### How to complete this task
For the data below, restate word for word only the lines from the line containing "slew_viol_final: 0" through the line containing "clockBufferDepth: 3", both ends included.

Stored data:
-*-*-
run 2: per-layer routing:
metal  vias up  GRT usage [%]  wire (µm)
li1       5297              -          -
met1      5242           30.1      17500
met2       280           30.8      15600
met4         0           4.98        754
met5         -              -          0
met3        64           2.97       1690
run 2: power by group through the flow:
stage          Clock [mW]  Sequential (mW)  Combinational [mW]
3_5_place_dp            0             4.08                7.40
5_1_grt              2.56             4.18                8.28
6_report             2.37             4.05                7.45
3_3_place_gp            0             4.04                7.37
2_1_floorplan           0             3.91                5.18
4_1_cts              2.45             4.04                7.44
<file path="config.mk">
export PLATFORM = sky130hd
export DESIGN_NAME = voice_allocator
export DESIGN_NICKNAME = d
export VERILOG_FILES = /design/src/rtl/voice_allocator.sv
export SDC_FILE = /design/constraint.sdc
export NUM_CORES = 1
export LEC_CHECK = 0
export BUFFER_PORTS_ARGS = -buffer_cell sky130_fd_sc_hd__clkbuf_2
export CORE_UTILIZATION = 45
export CTS_BUF_LIST = sky130_fd_sc_hd__clkbuf_4 sky130_fd_sc_hd__clkbuf_8
export CTS_CLUSTER_DIAMETER = 150
export DETAILED_ROUTE_END_ITERATION = 10
export PLACE_DENSITY_LB_ADDON = 0.08
export SYNTH_ARGS = -nofsm -noshare
export SYNTH_HDL_FRONTEND = slang
export SYNTH_SLANG_ARGS = --single-unit
</file>
<file path="constraint.sdc">
create_clock -name clk -period 10.4 [get_ports clk]
set_input_delay 1.56 -clock clk [delete_from_list [all_inputs] [get_ports clk]]
set_output_delay 1.56 -clock clk [all_outputs]
set_load 0.05 [all_outputs]
</file>
<file path="src/rtl/voice_allocator.sv">
// Polyphony controller: allocates note-on/note-off events to NUM_VOICES generator voices,
// with retrigger of a voice already holding the key and oldest-voice stealing when all are busy.
module voice_allocator #(
    parameter int NUM_VOICES = 4,
    parameter int AGE_W      = 8
) (
    input  logic                       clk,
    input  logic                       reset,
    input  logic                       note_valid,
    output logic                       note_ready,
    input  logic                       note_on,
    input  logic [6:0]                 note_key,
    input  logic [31:0]                note_period,
    output logic [NUM_VOICES-1:0]      voice_gate,
    output logic [32*NUM_VOICES-1:0]   voice_period,
    output logic [7*NUM_VOICES-1:0]    voice_key,
    output logic [NUM_VOICES-1:0]      voice_restart,
    output logic                       steal
);

    localparam int IDX_W = (NUM_VOICES > 1) ? $clog2(NUM_VOICES) : 1;
    localparam logic [AGE_W-1:0] AGE_MAX = {AGE_W{1'b1}};

    localparam logic [1:0] IDLE   = 2'd0;
    localparam logic [1:0] LOOKUP = 2'd1;
    localparam logic [1:0] COMMIT = 2'd2;

    logic [1:0]       state;
    logic             accept;

    logic             req_on;
    logic [6:0]       req_key;
    logic [31:0]      req_period;

    logic [31:0]      period_q [NUM_VOICES];
    logic [6:0]       key_q    [NUM_VOICES];
    logic [AGE_W-1:0] age_q    [NUM_VOICES];

    logic [IDX_W-1:0] tgt_q;
    logic             tgt_valid_q;
    logic             tgt_steal_q;

    logic             match_found;
    logic [IDX_W-1:0] match_idx;
    logic             free_found;
    logic [IDX_W-1:0] free_idx;
    logic             old_found;
    logic [IDX_W-1:0] old_idx;
    logic [AGE_W-1:0] old_age;
    logic [IDX_W-1:0] sel_idx;
    logic             sel_valid;
    logic             sel_steal;

    assign note_ready = (state == IDLE);
    assign accept     = note_valid && note_ready;

    always_ff @(posedge clk or posedge reset) begin
        if (reset) begin
            state <= IDLE;
        end else begin
            case (state)
                IDLE:    if (accept) state <= LOOKUP;
                LOOKUP:  state <= COMMIT;
                COMMIT:  state <= IDLE;
                default: state <= IDLE;
            endcase
        end
    end

    // Request fields are frozen at acceptance so input changes during LOOKUP/COMMIT are ignored.
    always_ff @(posedge clk or posedge reset) begin
        if (reset) begin
            req_on     <= 1'b0;
            req_key    <= '0;
            req_period <= '0;
        end else if (accept) begin
            req_on     <= note_on;
            req_key    <= note_key;
            req_period <= note_period;
        end
    end

    // Lowest-index scans; strict '>' keeps the lowest index on age ties. Ungated voices are skipped.
    always_comb begin
        match_found = 1'b0;
        match_idx   = '0;
        free_found  = 1'b0;
        free_idx    = '0;
        old_found   = 1'b0;
        old_idx     = '0;
        old_age     = '0;
        for (int v = 0; v < NUM_VOICES; v++) begin
            if (!match_found && voice_gate[v] && key_q[v] == req_key) begin
                match_found = 1'b1;
                match_idx   = IDX_W'(v);
            end
            if (!free_found && !voice_gate[v]) begin
                free_found = 1'b1;
                free_idx   = IDX_W'(v);
            end
            if (voice_gate[v] && (!old_found || age_q[v] > old_age)) begin
                old_found = 1'b1;
                old_idx   = IDX_W'(v);
                old_age   = age_q[v];
            end
        end
    end

    always_comb begin
        sel_idx   = '0;
        sel_valid = 1'b0;
        sel_steal = 1'b0;
        if (req_on) begin
            sel_valid = 1'b1;
            if (match_found) begin
                sel_idx = match_idx;
            end else if (free_found) begin
                sel_idx = free_idx;
            end else begin
                sel_idx   = old_idx;
                sel_steal = old_found;
            end
        end else if (match_found) begin
            sel_valid = 1'b1;
            sel_idx   = match_idx;
        end
    end

    always_ff @(posedge clk or posedge reset) begin
        if (reset) begin
            tgt_q       <= '0;
            tgt_valid_q <= 1'b0;
            tgt_steal_q <= 1'b0;
        end else if (state == LOOKUP) begin
            tgt_q       <= sel_idx;
            tgt_valid_q <= sel_valid;
            tgt_steal_q <= sel_steal;
        end
    end

    // Pulses default low every edge, so restart/steal last exactly one cycle after COMMIT.
    always_ff @(posedge clk or posedge reset) begin
        if (reset) begin
            voice_gate    <= '0;
            voice_restart <= '0;
            steal         <= 1'b0;
            for (int v = 0; v < NUM_VOICES; v++) begin
                period_q[v] <= '0;
                key_q[v]    <= '0;
                age_q[v]    <= '0;
            end
        end else begin
            voice_restart <= '0;
            steal         <= 1'b0;
            if (state == COMMIT && tgt_valid_q) begin
                if (req_on) begin
                    steal <= tgt_steal_q;
                    for (int v = 0; v < NUM_VOICES; v++) begin
                        if (IDX_W'(v) == tgt_q) begin
                            voice_gate[v]    <= 1'b1;
                            key_q[v]         <= req_key;
                            period_q[v]      <= req_period;
                            age_q[v]         <= '0;
                            voice_restart[v] <= 1'b1;
                        end else if (voice_gate[v] && age_q[v] != AGE_MAX) begin
                            age_q[v] <= age_q[v] + 1'b1;
                        end
                    end
                end else begin
                    for (int v = 0; v < NUM_VOICES; v++) begin
                        if (IDX_W'(v) == tgt_q) begin
                            voice_gate[v] <= 1'b0;
                        end
                    end
                end
            end
        end
    end

    for (genvar g = 0; g < NUM_VOICES; g++) begin : g_pack
        assign voice_period[32*g +: 32] = period_q[g];
        assign voice_key[7*g +: 7]      = key_q[g];
    end

endmodule

</file>
==> impl_metrics.yaml <==
synthesis:
  synth_edf_count: 0
  synth_area_leaders: "dfrtp_1 57%, mux2_2 18%, nand2_1 5.7%"
  netlist.top_cell.by_area: "dfrtp_1"
  synth_xor_area_share_pct: 3.97
  synthFlopType: "dfrtp_1"
  synth_cell_types: 48
  synthCells: 874
  syn-cell-area_um2: 10600
  synth_simple_gate_area_share_pct: 10.9
  synth_seq_area_share_pct: 57.5
  syn_nets: 945
  synth_fa_ha_area_share_pct: 3.31
  synth_common_cells: "243 x dfrtp_1, 172 x mux2_2, 162 x nand2_1"
  ys_warn_count: 0
  synth-seq-cells: 243
  synthArstFlopShare_pct: 100
  synth_top_family_by_area: "multiplexers"
  synth_most_common_cell: "dfrtp_1"
  synth_compound_area_share_pct: 3.48
  syn_area_per_cell_um2: 12.1
  synth_top_cell_area_share_pct: 57.5
  synth_mux_area_share_pct: 18.3
place:
  dpl.hpwl_um: 17500
  port_buffers: 208
  gp_congestion: 0.860
timing:
  finalHoldViolations: 0
  finalSetupViolations: 0
  grt_setup_unrepaired: "no"
  fmax_mhz: 169
  hold_ws_ps: 477
  setup_tns_ps: 0
  worst_pin_slew_ps: 1020
  slew_headroom_pct: 31.8
  skew_ps: 28.4
  fin_crit_sh_pct: 56.8
  min_period_ps: 5900
  slew_viol_final: 0
critical_path:
  path_class: "reg -> reg"
  cp_max_fo: 18
  start_kind: "flop"
  worst_setup_path_end_kind: "flop"
  arrival_ps: 6320
  r2r_slack_ps: 4500
  required_ps: 10810
clock_tree:
  cts_tree: "yes"
  cts_made_buffers: 42
  clock_sinks: 243
  htree_levels: 2
  cts_hold_buf: 0
  clk_latency_ps: 540
  ctsRootBufferMaster: "clkbuf_8"
  clockBufferDepth: 3
  cts_resized: 0
  clk_pin_slew_ps: 60
  post-cts-setup-buffers: 0
final_layout:
  antenna_cells: 0
  seq_area_um2: 6080
  multi_input_area_um2: 4260
  drive_above_1_share_pct: 41.9
  fin_nets: 1167
  area_growth_pct: 21.4
  fillCellCount: 2058
floorplan:
  io_pins: 209
  core_um2: 22800
  start_util_pct: 46.3
  row_count: 55
  die_area_um2: 24100
  dieHeight_um: 155
  fp.dieW_um: 155
pwr:
  p_int_mw: 1.93
  seqPwrFrac_pct: 40.5
  power_frac_comb_pct: 30.0
  vdd_drop_max_mv: 0.125
  clkPwrFrac_pct: 29.5
  switching_share_pct: 39.3
  pwr_density_cell_nw_per_um2: 247
  p_switching_mw: 1.25
  power_leakage_nw: 6.53
grt:
  first_global_vias: 7411
  grtUsageTotal_pct: 22.3
  grt_pass1_wl_um: 41900
  grt_max_degree: 98
  grt_overflow: 0
  antenna_found_initial: 0
detailed_routing:
  drt-initial-drc-count: 278
  drc: 0
  drt_first_pass_iters: 4
  antenna_left: 0
  wl_per_cell_um: 18.3
  routed_wl_um: 26300
  viasPerCell: 5.05
  vias: 7257
run_status:
  run_status: "complete, no violations"
flow_run:
  drv_cap: 0
worst_hold_path:
  hold_class: "reg -> reg"
==> placed cells by master (no fill, tap or decap), drive strengths merged, types with 2 or more instances in the layout <==
cell type / Yosys / layout
nor2: 40 / 40
nand2b: 2 / 2
nor3: 8 / 8
clkinv: 0 / 4
o311a: 2 / 2
a32o: 2 / 2
dfrtp: 243 / 243
xor2: 4 / 4
a21o: 2 / 2
mux2: 172 / 172
o21ai: 21 / 21
inv: 23 / 23
clkbuf: 8 / 274
a21oi: 15 / 15
nor2b: 6 / 6
and3: 2 / 2
bufinv: 0 / 2
nand4: 26 / 26
ha: 28 / 28
or3: 6 / 6
nand2: 162 / 162
nand3: 7 / 7
o211ai: 3 / 3
buf: 29 / 7
and2: 3 / 3
xnor2: 44 / 44
==> logic make-up after synthesis <==
| family | after synthesis |
|---|---|
| fa+ha+maj | 28 |
| flops | 243 |
| mux | 172 |
| compound gates | 56 |
| xor+xnor | 48 |
| buf+inv | 60 |
| simple gates | 267 |
==> final timing paths <==
check                                start  depth (start not counted)               end
min reg2reg                voice_period[5]                          2   voice_period[5]
min in group asynchronous            reset                          2  voice_period[42]
min                        voice_period[5]                          2   voice_period[5]
max in group asynchronous            reset                          4     voice_key[16]
max                          voice_gate[0]                         21          tgt_q[0]
max reg2reg                  voice_gate[0]                         21          tgt_q[0]
==> per-stage QoR <==
| step | setup WS [ps] | power [mW] | util [%] | cells | instance area [um2] |
|---|---|---|---|---|---|
| after floorplan | 2170 | 2.00 | - | 874 | 10600 |
| after global placement | 4620 | 2.25 | 52.2 | 1365 | 11900 |
| after detailed placement | 4470 | 2.26 | 52.2 | 1365 | 11900 |
| after CTS | 4480 | 3.21 | 56.2 | 1437 | 12800 |
| after global routing | 4050 | 3.33 | 56.2 | 1437 | 12800 |
| final | 4500 | 3.17 | 56.2 | 1437 | 12800 |
==> registers in the layout, indices dropped and copies added, names as in the netlist <==
signal         cells
voice_restart      4
req_period        32
voice_key         28
age_q             32
tgt_q              2
voice_gate         4
state              2
req_key            7
tgt_valid_q        1
req_on             1
voice_period     128
tgt_steal_q        1
steal              1
==> layer usage <==
| layer | global-route usage (%) | routed length, um |
|---|---|---|
| met3 | 6.71 | 1770 |
| met5 | 0 | 0 |
| met2 | 34.8 | 12200 |
| met1 | 30.3 | 11800 |
| met4 | 6.12 | 478 |
==> power groups by stage <==
stage / sequential (mW) / clock [mW] / combinational, mW
6_report: 1.28 / 0.936 / 0.953
3_5_place_dp: 1.30 / 0 / 0.962
2_1_floorplan: 1.70 / 0 / 0.299
5_1_grt: 1.32 / 1.01 / 1.01
4_1_cts: 1.29 / 0.965 / 0.964
3_3_place_gp: 1.29 / 0 / 0.957
==> layout make-up <==
| class | instances | area share, % |
|---|---|---|
| Clock buffer | 66 | 6.39 |
| Clock inverter | 6 | 0.799 |
| Inverter | 23 | 0.731 |
| Multi-Input combinational cell | 571 | 33.2 |
| Sequential cell | 243 | 47.4 |
| Tap cell | 313 | 3.05 |
| Timing Repair Buffer | 215 | 8.52 |
==> worst max-delay path, stage by stage (launching register included) <==
cell,delay [ps]
dfrtp_1,670
nand2_1,130
ha_1,320
nand4_1,140
nor2_1,160
o21ai_1,120
a311oi_4,540
mux2_2,420
ha_1,290
nor2b_1,130
o211ai_1,160
a211o_1,160
nand2_1,70
o21ai_1,550
mux2_2,410
ha_1,290
nor2b_1,130
o211ai_1,160
a21oi_1,80
or4_1,450
a221oi_1,290
o211ai_1,120
(Power assumes the default switching activity.)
-*-*-
### Task response
  slew_viol_final: 0
critical_path:
  path_class: "reg -> reg"
  cp_max_fo: 18
  start_kind: "flop"
  worst_setup_path_end_kind: "flop"
  arrival_ps: 6320
  r2r_slack_ps: 4500
  required_ps: 10810
clock_tree:
  cts_tree: "yes"
  cts_made_buffers: 42
  clock_sinks: 243
  htree_levels: 2
  cts_hold_buf: 0
  clk_latency_ps: 540
  ctsRootBufferMaster: "clkbuf_8"
  clockBufferDepth: 3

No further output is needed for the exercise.